Repeat, line for line, the entries below from the first line to the line containing "from core_clk logic", counting both ends.

------ Record set ------

File: src/logic/vsp_pkg.sv
// Purpose: shared constants and types of the display command block
// Assumes: byte frames arrive least significant bit first
// Notes:   one selector value per command, three bits wide
package vsp_pkg;
  localparam int unsigned SEL_LSB     = 5;
  localparam int unsigned FRAME_W     = 9;
  localparam logic [2:0]  CMD_PORT    = 3'h1;
  localparam logic [2:0]  CMD_DUTY    = 3'h5;
  localparam logic [2:0]  CMD_DIGITS  = 3'h3;
  localparam logic [2:0]  CMD_SYMBOL  = 3'h2;
  localparam int unsigned SYM_DIGITS  = 24;
  localparam int unsigned SYM_AW      = 5;
  localparam int unsigned SYM_DW      = 4;
  localparam int unsigned DUTY_W      = 10;
  localparam logic [9:0]  DUTY_MAX    = 10'h3c0;
  localparam logic [9:0]  DUTY_RST    = 10'h000;
  localparam logic [3:0]  PORT_RST    = 4'h0;
  localparam logic [3:0]  DIGIT_RST   = 4'h0;
  localparam logic [4:0]  DIGIT_OFS   = 5'h07;
  localparam logic [4:0]  FULL_LAST   = 5'h17;
  localparam logic [7:0]  PAT_TOP     = 8'h0f;
  localparam logic [2:0]  BYTE_LAST   = 3'h7;
  typedef enum logic [1:0] {
    VSP_IDLE = 2'b00,
    VSP_SYM  = 2'b01,
    VSP_DUTY = 2'b11
  } vsp_state_e;
endpackage : vsp_pkg

File: src/logic/vsp_byte_if.sv
// Purpose: carries one received byte and its frame-start flag
// Assumes: a word moves when valid and ready are both high
// Notes:   bit 8 marks the first byte after select fell
`timescale 1ns/1ps
`default_nettype none
interface vsp_byte_if #(parameter int unsigned W = 9);
  logic         valid;
  logic         ready;
  logic [W-1:0] data;
  modport src (output valid, output data, input ready);
  modport snk (input valid, input data, output ready);
endinterface : vsp_byte_if
`default_nettype wire

File: src/logic/vsp_cmd_top.sv
// Purpose: serial command interpreter for symbol, port, duty and digits
// Assumes: display_on and char_code_in come from core_clk logic
// Notes:   one scan slot per core clock, 1024 slots per grid
`timescale 1ns/1ps
`default_nettype none
module vsp_cmd_top
  import vsp_pkg::*;
#(
  parameter int unsigned DIGITS = SYM_DIGITS,
  parameter int unsigned SLOT_W = DUTY_W
) (
  input  wire logic              core_clk,
  input  wire logic              rst_n,
  input  wire logic              cs_n_pin,
  input  wire logic              shift_clock_n,
  input  wire logic              serial_data_in,
  input  wire logic              display_on,
  input  wire logic [7:0]        char_code_in,
  output logic [3:0]             port_level_bit,
  output logic [DIGITS-1:0]      grid_output,
  output logic [SYM_DW-1:0]      symbol_out,
  output logic                   pattern_ram_sel,
  output logic [3:0]             pattern_ram_addr,
  output logic [7:0]             rom_addr,
  output logic [DUTY_W-1:0]      duty_value,
  output logic [3:0]             digit_count,
  output logic                   overrun
);
  vsp_byte_if #(.W(FRAME_W)) rx_if ();
  vsp_byte_if #(.W(FRAME_W)) dec_if ();

  vsp_state_e        state_reg;
  logic [SYM_AW-1:0] sym_addr_reg;
  logic [SYM_DW-1:0] sym_ram_reg [DIGITS];
  logic [1:0]        duty_lo_reg;
  logic              busy_reg;
  logic              overrun_pulse;
  logic              take;
  logic              first;
  logic [7:0]        byte_in;
  logic [2:0]        sel;
  logic [SLOT_W-1:0] slot_reg;
  logic [SYM_AW-1:0] grid_reg;
  logic [SYM_AW-1:0] last_grid;
  logic              lit;

  function automatic logic [DUTY_W-1:0] clamp_duty(input logic [DUTY_W-1:0] v);
    clamp_duty = (v > DUTY_MAX) ? DUTY_MAX : v;
  endfunction : clamp_duty

  function automatic logic [SYM_AW-1:0] last_of(input logic [3:0] k);
    last_of = (k == 4'h0) ? FULL_LAST : DIGIT_OFS + SYM_AW'(k);
  endfunction : last_of

  vsp_serial_rx u_rx (
    .core_clk       (core_clk),
    .rst_n          (rst_n),
    .cs_n_pin       (cs_n_pin),
    .shift_clock_n  (shift_clock_n),
    .serial_data_in (serial_data_in),
    .out            (rx_if),
    .overrun        (overrun_pulse)
  );

  vsp_pair_buf #(.DEPTH(2)) u_buf (
    .core_clk (core_clk),
    .rst_n    (rst_n),
    .in       (rx_if),
    .out      (dec_if)
  );

  // one idle cycle after each byte gives the ram write room to settle
  assign dec_if.ready = ~busy_reg;
  assign take         = dec_if.valid & dec_if.ready;
  assign first        = dec_if.data[FRAME_W-1];
  assign byte_in      = dec_if.data[7:0];
  assign sel          = byte_in[7:SEL_LSB];

  always_ff @(posedge core_clk or negedge rst_n) begin
    if (!rst_n) busy_reg <= 1'b0;
    else        busy_reg <= take;
  end

  always_ff @(posedge core_clk or negedge rst_n) begin
    if (!rst_n) overrun <= 1'b0;
    else        overrun <= overrun_pulse;
  end

  // command decode; a byte flagged first always starts a new command
  always_ff @(posedge core_clk or negedge rst_n) begin
    if (!rst_n) begin
      state_reg <= VSP_IDLE;
    end else if (take) begin
      if (first || state_reg == VSP_IDLE) begin
        case (sel)
          CMD_SYMBOL: state_reg <= VSP_SYM;
          CMD_DUTY:   state_reg <= VSP_DUTY;
          default:    state_reg <= VSP_IDLE;
        endcase
      end else begin
        case (state_reg)
          VSP_SYM:  state_reg <= VSP_SYM;
          VSP_DUTY: state_reg <= VSP_IDLE;
          default:  state_reg <= VSP_IDLE;
        endcase
      end
    end
  end

  // address increments in the data state so more bytes need no command
  always_ff @(posedge core_clk or negedge rst_n) begin
    if (!rst_n) begin
      sym_addr_reg <= '0;
    end else if (take) begin
      if ((first || state_reg == VSP_IDLE) && sel == CMD_SYMBOL) begin
        sym_addr_reg <= byte_in[SYM_AW-1:0];
      end else if (!first && state_reg == VSP_SYM) begin
        sym_addr_reg <= sym_addr_reg + SYM_AW'(1);
      end
    end
  end

  // addresses past the last digit are accepted but not stored
  always_ff @(posedge core_clk) begin
    if (take && !first && state_reg == VSP_SYM && sym_addr_reg < SYM_AW'(DIGITS)) begin
      sym_ram_reg[sym_addr_reg] <= byte_in[SYM_DW-1:0];
    end
  end

  always_ff @(posedge core_clk or negedge rst_n) begin
    if (!rst_n) begin
      port_level_bit <= PORT_RST;
    end else if (take && (first || state_reg == VSP_IDLE) && sel == CMD_PORT) begin
      port_level_bit <= byte_in[3:0];
    end
  end

  always_ff @(posedge core_clk or negedge rst_n) begin
    if (!rst_n) begin
      duty_lo_reg <= 2'h0;
    end else if (take && (first || state_reg == VSP_IDLE) && sel == CMD_DUTY) begin
      duty_lo_reg <= byte_in[1:0];
    end
  end

  // value only changes once the second byte completes the pair
  always_ff @(posedge core_clk or negedge rst_n) begin
    if (!rst_n) begin
      duty_value <= DUTY_RST;
    end else if (take && !first && state_reg == VSP_DUTY) begin
      duty_value <= clamp_duty({byte_in, duty_lo_reg});
    end
  end

  always_ff @(posedge core_clk or negedge rst_n) begin
    if (!rst_n) begin
      digit_count <= DIGIT_RST;
    end else if (take && (first || state_reg == VSP_IDLE) && sel == CMD_DIGITS) begin
      digit_count <= byte_in[3:0];
    end
  end

  // character code steering, registered for clean outputs
  always_ff @(posedge core_clk or negedge rst_n) begin
    if (!rst_n) begin
      pattern_ram_sel  <= 1'b0;
      pattern_ram_addr <= 4'h0;
      rom_addr         <= 8'h00;
    end else begin
      pattern_ram_sel  <= (char_code_in <= PAT_TOP);
      pattern_ram_addr <= char_code_in[3:0];
      rom_addr         <= char_code_in;
    end
  end

  // scan: the host only changes digit count with display off, so
  // a mid-scan change is not guarded beyond restarting at grid 0
  assign last_grid = last_of(digit_count);
  assign lit       = display_on && (slot_reg < SLOT_W'(duty_value));

  always_ff @(posedge core_clk or negedge rst_n) begin
    if (!rst_n) begin
      slot_reg <= '0;
      grid_reg <= '0;
    end else if (!display_on) begin
      slot_reg <= '0;
      grid_reg <= '0;
    end else begin
      slot_reg <= slot_reg + SLOT_W'(1);
      if (slot_reg == '1) begin
        grid_reg <= (grid_reg >= last_grid) ? '0 : grid_reg + SYM_AW'(1);
      end
    end
  end

  always_ff @(posedge core_clk or negedge rst_n) begin
    if (!rst_n) begin
      grid_output <= '0;
      symbol_out  <= '0;
    end else begin
      grid_output <= '0;
      symbol_out  <= '0;
      if (lit && grid_reg <= last_grid && grid_reg < SYM_AW'(DIGITS)) begin
        grid_output[grid_reg] <= 1'b1;
        symbol_out            <= sym_ram_reg[grid_reg];
      end
    end
  end
endmodule : vsp_cmd_top
`default_nettype wire

File: src/logic/vsp_pair_buf.sv
// Purpose: two-entry buffer between byte receiver and decoder
// Assumes: both sides on core_clk
// Notes:   ready toward the receiver falls only when both entries hold
`timescale 1ns/1ps
`default_nettype none
module vsp_pair_buf #(
  parameter int unsigned DEPTH = 2
) (
  input  wire logic core_clk,
  input  wire logic rst_n,
  vsp_byte_if.snk   in,
  vsp_byte_if.src   out
);
  localparam int unsigned CW = $clog2(DEPTH + 1);
  localparam int unsigned PW = (DEPTH > 1) ? $clog2(DEPTH) : 1;
  logic [in.W-1:0] mem_reg [DEPTH];
  logic [PW-1:0]   wr_reg;
  logic [PW-1:0]   rd_reg;
  logic [CW-1:0]   cnt_reg;
  logic            push;
  logic            pop;

  assign in.ready  = (cnt_reg != CW'(DEPTH));
  assign out.valid = (cnt_reg != '0);
  assign out.data  = mem_reg[rd_reg];
  assign push      = in.valid & in.ready;
  assign pop       = out.valid & out.ready;

  always_ff @(posedge core_clk) begin
    if (push) mem_reg[wr_reg] <= in.data;
  end

  always_ff @(posedge core_clk or negedge rst_n) begin
    if (!rst_n) begin
      wr_reg  <= '0;
      rd_reg  <= '0;
      cnt_reg <= '0;
    end else begin
      if (push) wr_reg <= (wr_reg == PW'(DEPTH - 1)) ? '0 : wr_reg + PW'(1);
      if (pop)  rd_reg <= (rd_reg == PW'(DEPTH - 1)) ? '0 : rd_reg + PW'(1);
      cnt_reg <= cnt_reg + CW'(push) - CW'(pop);
    end
  end
endmodule : vsp_pair_buf
`default_nettype wire

File: src/logic/vsp_serial_rx.sv
// Purpose: samples the serial link and assembles bytes
// Assumes: link pins are asynchronous to core_clk
// Notes:   a byte finding the buffer full is dropped and flagged
`timescale 1ns/1ps
`default_nettype none
module vsp_serial_rx
  import vsp_pkg::*;
(
  input  wire logic core_clk,
  input  wire logic rst_n,
  input  wire logic cs_n_pin,
  input  wire logic shift_clock_n,
  input  wire logic serial_data_in,
  vsp_byte_if.src   out,
  output logic      overrun
);
  logic [2:0] s1_reg;
  logic [2:0] s2_reg;
  logic       clk_prev_reg;
  logic [2:0] bit_cnt_reg;
  logic [7:0] shift_reg;
  logic       first_reg;
  logic       rise;

  // first stage is read only by the second
  always_ff @(posedge core_clk or negedge rst_n) begin
    if (!rst_n) begin
      s1_reg <= 3'h7;
      s2_reg <= 3'h7;
    end else begin
      s1_reg <= {cs_n_pin, shift_clock_n, serial_data_in};
      s2_reg <= s1_reg;
    end
  end

  always_ff @(posedge core_clk or negedge rst_n) begin
    if (!rst_n) clk_prev_reg <= 1'b1;
    else        clk_prev_reg <= s2_reg[1];
  end

  assign rise = s2_reg[1] & ~clk_prev_reg & ~s2_reg[2];

  always_ff @(posedge core_clk or negedge rst_n) begin
    if (!rst_n) begin
      bit_cnt_reg <= 3'h0;
      shift_reg   <= 8'h00;
      first_reg   <= 1'b1;
    end else if (s2_reg[2]) begin
      bit_cnt_reg <= 3'h0;
      first_reg   <= 1'b1;
    end else if (rise) begin
      shift_reg   <= {s2_reg[0], shift_reg[7:1]};
      bit_cnt_reg <= bit_cnt_reg + 3'h1;
      if (bit_cnt_reg == BYTE_LAST) first_reg <= 1'b0;
    end
  end

  // load strobe made internally after the eighth bit
  always_ff @(posedge core_clk or negedge rst_n) begin
    if (!rst_n) begin
      out.valid <= 1'b0;
      out.data  <= '0;
      overrun   <= 1'b0;
    end else begin
      out.valid <= 1'b0;
      overrun   <= 1'b0;
      if (rise && bit_cnt_reg == BYTE_LAST) begin
        out.valid <= out.ready;
        overrun   <= ~out.ready;
        out.data  <= {first_reg, s2_reg[0], shift_reg[7:1]};
      end
    end
  end
endmodule : vsp_serial_rx
`default_nettype wire

File: config.mk
export PLATFORM = sky130hd
export DESIGN_NAME = vsp_cmd_top
export DESIGN_NICKNAME = d
export VERILOG_FILES = /design/src/logic/vsp_pkg.sv /design/src/logic/vsp_byte_if.sv /design/src/logic/vsp_cmd_top.sv /design/src/logic/vsp_pair_buf.sv /design/src/logic/vsp_serial_rx.sv
export SDC_FILE = /design/constraint.sdc
export NUM_CORES = 1
export LEC_CHECK = 0
export BUFFER_PORTS_ARGS = -buffer_cell sky130_fd_sc_hd__buf_2
export CORE_ASPECT_RATIO = 0.8
export CORE_MARGIN = 2
export CORE_UTILIZATION = 40
export CTS_CLUSTER_DIAMETER = 120
export DETAILED_ROUTE_END_ITERATION = 12
export HOLD_SLACK_MARGIN = 0.03
export SETUP_SLACK_MARGIN = 0.05
export SYNTH_ARGS = -nofsm -noshare
export SYNTH_HDL_FRONTEND = slang
export SYNTH_HIERARCHICAL = 1
export SYNTH_SLANG_ARGS = --single-unit
File: constraint.sdc
create_clock -name core_clk -period 4.15 [get_ports core_clk]
set_input_delay 0.6225 -clock core_clk [delete_from_list [all_inputs] [get_ports core_clk]]
set_output_delay 0.6225 -clock core_clk [all_outputs]
set_load 0.02 [all_outputs]
# Yosys cells after proc, flatten, opt, wreduce, memory -nomap -nowiden

Memories as Yosys holds them, arrays and structs flattened.
Cells that the tools add are included.
W data, S select, Z words.

Memories: 2
Bits in writable memories: 114
Output and inout bits: 60
Flip-flop bits (word level): 119
Logic and storage cells: 119

Memory list:

| memory        | words | bits a word | read ports | clocked after Yosys merged registers in | write ports | RTL line           | RTL |
|---|---|---|---|---|---|---|---|
| sym_ram_reg   | 24    | 4           | 1          | 0                                       | 1           | vsp_cmd_top.sv:34  | `logic [SYM_DW-1:0] sym_ram_reg [DIGITS];` |
| u_buf.mem_reg | 2     | 9           | 1          | 0                                       | 1           | vsp_pair_buf.sv:16 | `logic [in.W-1:0] mem_reg [DEPTH];` |

$lt $le $gt $ge: 9
Multiplexer cells: 28
Add/subtract/negate cells: 9
Equal/unequal tests: 10
Reductions and logical operators: 26
Bitwise gates (word level): 8

Operator list:

| operator                | count |
|---|---|
| $mux W5                 | 6 |
| $mux W24                | 1 |
| $mux W10                | 2 |
| $logic_and A1 B1 Y1     | 15 |
| $mux W1                 | 13 |
| $add A10 B1 Y10 const B | 1 |
| $add A5 B1 Y5 const B   | 2 |
| $eq A10 B10 Y1 const B  | 1 |
| $gt A10 B10 Y1 const B  | 1 |
| $lt A10 B10 Y1          | 1 |
| $lt A5 B5 Y1 const B    | 2 |
| $le A8 B4 Y1 const B    | 1 |
| $reduce_bool A2 Y1      | 4 |
| $eq A3 B2 Y1 const B    | 2 |
| $eq A3 B3 Y1 const B    | 2 |
| $lt A5 B6 Y1 const B    | 1 |
| $mux W3                 | 2 |
| $reduce_and A2 Y1       | 3 |
| $add A3 B4 Y5 const A   | 1 |
| $demux W1 S5            | 1 |
| $ge A5 B1 Y1 const B    | 1 |
| $ge A5 B5 Y1            | 1 |
| $le A5 B5 Y1            | 1 |
| $and A1 B1 Y1           | 4 |
| 17 further kinds        | 21 |

# Depth between registers and ports, before layout

Gate-level depths: netlist (run 1).

Depth after elaboration: 7
Depth in mapped cells: 12
Gate-level depth less buffers: 11

# Cells and area by module

Netlist (run 1), hierarchy kept.

Modules (own cells, without submodules):

| module        | area an instance (µm²) | seq. area each (µm²) | instances | cells an instance |
|---|---|---|---|---|
| vsp_cmd_top   | 7517.2                 | 4909.7               | 1         | 527 |
| vsp_serial_rx | 1059.8                 | 735.7                | 1         | 63 |
| vsp_pair_buf  | 869.6                  | 640.6                | 1         | 48 |

# Least setup slack after synthesis (run 1)

OpenSTA, ideal clock, no wires.

Path type: register to register
Start point: register digit_count[0]
End point: register grid_output[10]
Clock period less this slack: 2.648 ns
Arrival: 2.581 ns
Path slack: 1.502 ns
Cell stages (with the launch flop): 13
Path buffers: 1
Library setup time: 0.067 ns
Required time: 4.083 ns
Path through: dfrtp_1 inv_1 ha_1 nor2b_1 nor3_1 a21o_1 ha_1 a21oi_2 o21ai_2 a2bb2oi_1 a2111oi_4 buf_6 and3_1

Cells in the longest elaborated chain, start to end: 6
Elaborated cells between the ends (all ways): 7
Classes of those cells: add/sub: 1; order compare: 1; mux: 2; reduce/logical: 3

RTL lines:

| what                                              | RTL line           | RTL |
|---|---|---|
| from (decl)                                       | vsp_cmd_top.sv:26  | `output logic [3:0] digit_count,` |
| from (signal assigned)                            | vsp_cmd_top.sv:159 | `digit_count <= byte_in[3:0];` |
| $add A3 B4 Y5 or $logic_not A4 Y1 (tied branches) | vsp_cmd_top.sv:52  | `last_of = (k == 4'h0) ? FULL_LAST : DIGIT_OFS + SYM_AW'(k);` |
| $mux W5 (*)                                       | vsp_cmd_top.sv:52  |  |
| $le A5 B5 Y1 (*)                                  | vsp_cmd_top.sv:203 | `if (lit && grid_reg <= last_grid && grid_reg < SYM_AW'(DIGITS)) begin` |
| $logic_and A1 B1 Y1 (*) (2 in series)             | vsp_cmd_top.sv:203 |  |
| $mux W24 (*)                                      | vsp_cmd_top.sv:203 |  |
| to (signal assigned)                              | vsp_cmd_top.sv:198 | `grid_output <= '0;` |
| to (signal assigned)                              | vsp_cmd_top.sv:201 | `grid_output <= '0;` |
| to (signal, indexed assignment)                   | vsp_cmd_top.sv:204 | `grid_output[grid_reg] <= 1'b1;` |
| to (decl)                                         | vsp_cmd_top.sv:20  | `output logic [DIGITS-1:0] grid_output,` |

Mark *: on every way between the ends. The rest lies on a longest branch, timed or not.
A chain may end at the register's enable or synchronous reset.

# Worst setup path in the final report (run 1)

Start point: register digit_count[0]
End point: register grid_output[21]

Same word-level chain as after synthesis.

==> impl_metrics.env, run 1 <==
export IMPL_startpoint_type="flip-flop"
export IMPL_slowest_stage="a2111oi_4"
export IMPL_gp_congestion=0.795
export IMPL_dr_pass1_iters=4
export IMPL_start_util_pct=40.6
export IMPL_clock_power_share_pct=40.5
export IMPL_drc=0
export IMPL_dp_hpwl_um=12300
export IMPL_hold_viol_final=0
export IMPL_cap_viol_max_count=0
export IMPL_yosys_warnings=6
export IMPL_crit_top_cell="ha_1"
export IMPL_clockRootBuffer="clkbuf_16"
export IMPL_crit_fanout=28
export IMPL_synthCells=638
export IMPL_fin_crit_ns=3.16
export IMPL_path_buf_inv=1
export IMPL_end_kind="flip-flop"
export IMPL_io_pins=74
export IMPL_r2r_cells=11
export IMPL_antenna_left=0
export IMPL_yosysSeqAreaShare_pct=66.5
export IMPL_routed_wl_um=18200
export IMPL_cellInternalPower_mw=3.96
export IMPL_post_drt_via_cell_ratio=5.09
export IMPL_synth_seq_cells=228
export IMPL_post_cts_repair_setup_buffers=0
export IMPL_finish_net_count=756
export IMPL_wl_per_cell_um=17.5
export IMPL_reg2reg_to="grid_output[21]$_DFF_PN0_"
export IMPL_yosysTopAreaCell="edfxtp_1"
export IMPL_max_stage_delay_ns=0.97
export IMPL_fin_total_pwr_mw=5.19
export IMPL_fin_crit_sh_pct=76.2
export IMPL_largest_reg_flops=96
export IMPL_num_rows=50
export IMPL_synthDistinctLibCells=58
export IMPL_dpl_cell_count=1001
export IMPL_cp_arrival_ns=3.61
export IMPL_reg2reg_from="digit_count[0]$_DFFE_PN0P_"
export IMPL_grtUsageTotal_pct=15.1
export IMPL_postSynthNetCount=680
export IMPL_postCtsHoldBufs=0
export IMPL_cts_max_level=1
export IMPL_grt_pass1_wl_um=29600
export IMPL_drt_iter0_drc=278
export IMPL_drive_gt1_share_pct=27.2
export IMPL_grt_max_degree=43
export IMPL_async_flop_share_pct=50.0
export IMPL_antenna_found_initial=0
export IMPL_cts_sinks=228
export IMPL_hold_class="input port to asynchronous set/reset pin"
export IMPL_antennaDiodeCount=0
export IMPL_power_switching_mw=1.23
export IMPL_relSlewSlack_pct=27.7
export IMPL_fp_coreArea_mm2=0.0233
export IMPL_drv_slew=0
export IMPL_synthTopCellsByCount="114 x edfxtp_1, 106 x dfrtp_1, 40 x mux2_2, 40 x nor2_1, 39 x nand2_1"
export IMPL_cts_resized=0
export IMPL_synth_top_area_share_pct=36.2
export IMPL_avgSynthCellArea_um2=14.8
export IMPL_ys_top_cells_by_area="edfxtp_1 36%, dfrtp_1 28%, mux4_2 5.2%"
export IMPL_swShare_pct=23.7
export IMPL_cts_path_max_buffers=3
export IMPL_tightest_slew_ns=1.08
export IMPL_synth_most_common_cell="edfxtp_1"
export IMPL_crit_path_cell_trace="inv_1 -> ha_1 -> nor2b_1 -> nor3_1 -> a21o_1 -> ha_1 -> a21oi_2 -> o21ai_2 -> a2bb2oi_1 -> a2111oi_4 -> and3_1"
export IMPL_n_fill_cell=2067
export IMPL_status="complete, no violations"
export IMPL_globalRoute_totalOverflow=0
export IMPL_io_buffers=73
export IMPL_fin_skew_ns=0.00703
export IMPL_grt_pass1_vias=5468
export IMPL_cts_tree="done"
export IMPL_routed_via_count=5310
export IMPL_setup_tns_ns=0
export IMPL_seqPwrFrac_pct=51.1
export IMPL_cp_top_family="compound AO/OA/AOI/OAI gates"
export IMPL_dieArea_mm2=0.0249
export IMPL_max_freq_ghz=0.316
export IMPL_grt_setup_unrepaired="false"
export IMPL_syn2layout_area_growth_pct=15.0
export IMPL_final_cells=1043
export IMPL_p_leak_nw=4.49
export IMPL_setup_viol=0
export IMPL_clk_latency_ns=0.51
export IMPL_hold_ws_ns=0.0445
export IMPL_clk_pin_slew_ns=0.06
export IMPL_vdd_drop_max_v=0.000239
export IMPL_cp_required_ns=4.59
export IMPL_synth_edff_count=114
export IMPL_synth_ff_type="edfxtp_1"
export IMPL_comb_power_share_pct=8.4
export IMPL_die_y_um=141
export IMPL_cts_buffers=23
export IMPL_fp_dieW_um=176
export IMPL_power_density_mw_per_mm2=478
export IMPL_syn_area_mm2=0.00945
export IMPL_rrSetupSlack_ns=0.99
export IMPL_crit_type="flip-flop to flip-flop"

------

- **Output for this exercise**
File: src/logic/vsp_pkg.sv
// Purpose: shared constants and types of the display command block
// Assumes: byte frames arrive least significant bit first
// Notes:   one selector value per command, three bits wide
package vsp_pkg;
  localparam int unsigned SEL_LSB     = 5;
  localparam int unsigned FRAME_W     = 9;
  localparam logic [2:0]  CMD_PORT    = 3'h1;
  localparam logic [2:0]  CMD_DUTY    = 3'h5;
  localparam logic [2:0]  CMD_DIGITS  = 3'h3;
  localparam logic [2:0]  CMD_SYMBOL  = 3'h2;
  localparam int unsigned SYM_DIGITS  = 24;
  localparam int unsigned SYM_AW      = 5;
  localparam int unsigned SYM_DW      = 4;
  localparam int unsigned DUTY_W      = 10;
  localparam logic [9:0]  DUTY_MAX    = 10'h3c0;
  localparam logic [9:0]  DUTY_RST    = 10'h000;
  localparam logic [3:0]  PORT_RST    = 4'h0;
  localparam logic [3:0]  DIGIT_RST   = 4'h0;
  localparam logic [4:0]  DIGIT_OFS   = 5'h07;
  localparam logic [4:0]  FULL_LAST   = 5'h17;
  localparam logic [7:0]  PAT_TOP     = 8'h0f;
  localparam logic [2:0]  BYTE_LAST   = 3'h7;
  typedef enum logic [1:0] {
    VSP_IDLE = 2'b00,
    VSP_SYM  = 2'b01,
    VSP_DUTY = 2'b11
  } vsp_state_e;
endpackage : vsp_pkg

File: src/logic/vsp_byte_if.sv
// Purpose: carries one received byte and its frame-start flag
// Assumes: a word moves when valid and ready are both high
// Notes:   bit 8 marks the first byte after select fell
`timescale 1ns/1ps
`default_nettype none
interface vsp_byte_if #(parameter int unsigned W = 9);
  logic         valid;
  logic         ready;
  logic [W-1:0] data;
  modport src (output valid, output data, input ready);
  modport snk (input valid, input data, output ready);
endinterface : vsp_byte_if
`default_nettype wire

File: src/logic/vsp_cmd_top.sv
// Purpose: serial command interpreter for symbol, port, duty and digits
// Assumes: display_on and char_code_in come from core_clk logic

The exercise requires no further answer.